The Sato-Tate conjecture for Hilbert modular forms

TL;DR

This paper proves the Sato-Tate conjecture for Hilbert modular forms over totally real fields, extending previous results and introducing new automorphy lifting techniques that do not rely on potential automorphy theorems for non-ordinary Galois representations.

Contribution

It provides a new proof of the Sato-Tate conjecture for modular forms using automorphy lifting over ramified fields, avoiding previous reliance on potential automorphy theorems.

Findings

Proves the Sato-Tate conjecture for regular algebraic cuspidal automorphic representations of GL(2) over totally real fields.

Develops automorphy lifting theorems over ramified fields with a topological argument.

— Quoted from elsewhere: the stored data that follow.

[src/rtl/fir_mac_engine.sv]
`default_nettype none
// ============================================================================
// Module      : fir_mac_engine
// Description : Time-multiplexed multi-band FIR filter. One shared delay line,
//               a FILTERS x TAPS coefficient bank and a single MAC unit that
//               evaluates every filter in turn for each accepted sample.
// Revision    : 1.0 - initial release
// ============================================================================
module fir_mac_engine #(
  parameter int TAPS    = 8,
  parameter int FILTERS = 4,
  parameter int DATA_W  = 24,
  parameter int COEF_W  = 16,
  localparam int FW     = (FILTERS > 1) ? $clog2(FILTERS) : 1,
  localparam int TW     = $clog2(TAPS)
) (
  input  logic              clk,
  input  logic              reset_n,
  input  logic              coef_wr_stb,
  input  logic [FW-1:0]     coef_filter,
  input  logic [TW-1:0]     coef_tap,
  input  logic [COEF_W-1:0] coef_data,
  input  logic              sample_valid,
  input  logic [DATA_W-1:0] sample_in,
  input  logic              sat_clr,
  output logic              busy,
  output logic              out_valid,
  output logic [FW-1:0]     out_filter,
  output logic [DATA_W-1:0] out_data,
  output logic              overrun,
  output logic              sat_flag
);

  localparam int PROD_W = DATA_W + COEF_W;
  localparam int ACC_W  = DATA_W + COEF_W + TW;

  localparam logic [1:0] S_IDLE = 2'd0;
  localparam logic [1:0] S_MAC  = 2'd1;
  localparam logic [1:0] S_OUT  = 2'd2;

  logic [1:0] state, state_nxt;

  logic signed [DATA_W-1:0] x    [TAPS];
  logic signed [COEF_W-1:0] coef [FILTERS][TAPS];

  logic [FW-1:0]           f_idx;
  logic [TW-1:0]           t_idx;
  logic signed [ACC_W-1:0] acc;

  logic signed [PROD_W-1:0] prod;
  logic signed [ACC_W-1:0]  acc_next;
  logic signed [ACC_W-1:0]  shifted;
  logic [DATA_W-1:0]        sat_val;
  logic                     sat_hit;
  logic                     last_tap;
  logic                     last_filter;

  assign last_tap    = (t_idx == TW'(TAPS - 1));
  assign last_filter = (f_idx == FW'(FILTERS - 1));

  // Full-precision product of the current tap; the register read sees the
  // pre-write coefficient when a write lands on the same entry this cycle.
  assign prod     = x[t_idx] * coef[f_idx][t_idx];
  assign acc_next = acc + {{(ACC_W-PROD_W){prod[PROD_W-1]}}, prod};
  assign shifted  = acc_next >>> (COEF_W - 1);

  // Saturate the rescaled sum: in range only if all bits above the sign agree.
  always_comb begin
    sat_hit = !((&shifted[ACC_W-1:DATA_W-1]) || !(|shifted[ACC_W-1:DATA_W-1]));
    sat_val = shifted[DATA_W-1:0];
    if (sat_hit) begin
      sat_val = shifted[ACC_W-1] ? {1'b1, {(DATA_W-1){1'b0}}}
                                 : {1'b0, {(DATA_W-1){1'b1}}};
    end
  end

  // State register.
  always_ff @(posedge clk or negedge reset_n) begin
    if (!reset_n) state <= S_IDLE;
    else          state <= state_nxt;
  end

  // Next-state logic.
  always_comb begin
    state_nxt = state;
    case (state)
      S_IDLE:  if (sample_valid) state_nxt = S_MAC;
      S_MAC:   if (last_tap)     state_nxt = S_OUT;
      S_OUT:   state_nxt = last_filter ? S_IDLE : S_MAC;
      default: state_nxt = S_IDLE;
    endcase
  end

  // State-decoded outputs.
  always_comb begin
    busy = (state != S_IDLE);
  end

  // Delay line, tap/filter counters and accumulator.
  always_ff @(posedge clk or negedge reset_n) begin
    if (!reset_n) begin
      for (int i = 0; i < TAPS; i++) x[i] <= '0;
      f_idx <= '0;
      t_idx <= '0;
      acc   <= '0;
    end else begin
      case (state)
        S_IDLE: begin
          if (sample_valid) begin
            x[0] <= sample_in;
            for (int i = 1; i < TAPS; i++) x[i] <= x[i-1];
            f_idx <= '0;
            t_idx <= '0;
            acc   <= '0;
          end
        end
        S_MAC: begin
          acc   <= acc_next;
          t_idx <= t_idx + TW'(1);
        end
        S_OUT: begin
          if (!last_filter) f_idx <= f_idx + FW'(1);
          t_idx <= '0;
          acc   <= '0;
        end
        default: ;
      endcase
    end
  end

  // Result registers load on the last MAC tap so they are valid in OUT.
  always_ff @(posedge clk or negedge reset_n) begin
    if (!reset_n) begin
      out_valid  <= 1'b0;
      out_filter <= '0;
      out_data   <= '0;
      sat_flag   <= 1'b0;
      overrun    <= 1'b0;
    end else begin
      out_valid <= 1'b0;
      overrun   <= sample_valid && (state != S_IDLE);
      if (state == S_MAC && last_tap) begin
        out_valid  <= 1'b1;
        out_filter <= f_idx;
        out_data   <= sat_val;
      end
      if (state == S_MAC && last_tap && sat_hit) sat_flag <= 1'b1;
      else if (sat_clr)                          sat_flag <= 1'b0;
    end
  end

  // Coefficient bank; writes are accepted in every state.
  always_ff @(posedge clk or negedge reset_n) begin
    if (!reset_n) begin
      for (int fi = 0; fi < FILTERS; fi++)
        for (int ti = 0; ti < TAPS; ti++)
          coef[fi][ti] <= '0;
    end else if (coef_wr_stb && (32'(coef_filter) < FILTERS)) begin
      coef[coef_filter][coef_tap] <= coef_data;
    end
  end

endmodule
`default_nettype wire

Offers a new proof for the conjecture in the classical modular form case without potential automorphy theorems.

Abstract

We prove the Sato-Tate conjecture for Hilbert modular forms. More precisely, we prove the natural generalisation of the Sato-Tate conjecture for regular algebraic cuspidal automorphic representations of $\GL_2(\A_F)$, $F$ a totally real field, which are not of CM type. The argument is based on the potential automorphy techniques developed by Taylor et. al., but makes use of automorphy lifting theorems over ramified fields, together with a 'topological' argument with local deformation rings. In particular, we give a new proof of the conjecture for modular forms, which does not make use of potential automorphy theorems for non-ordinary $n$-dimensional Galois representations.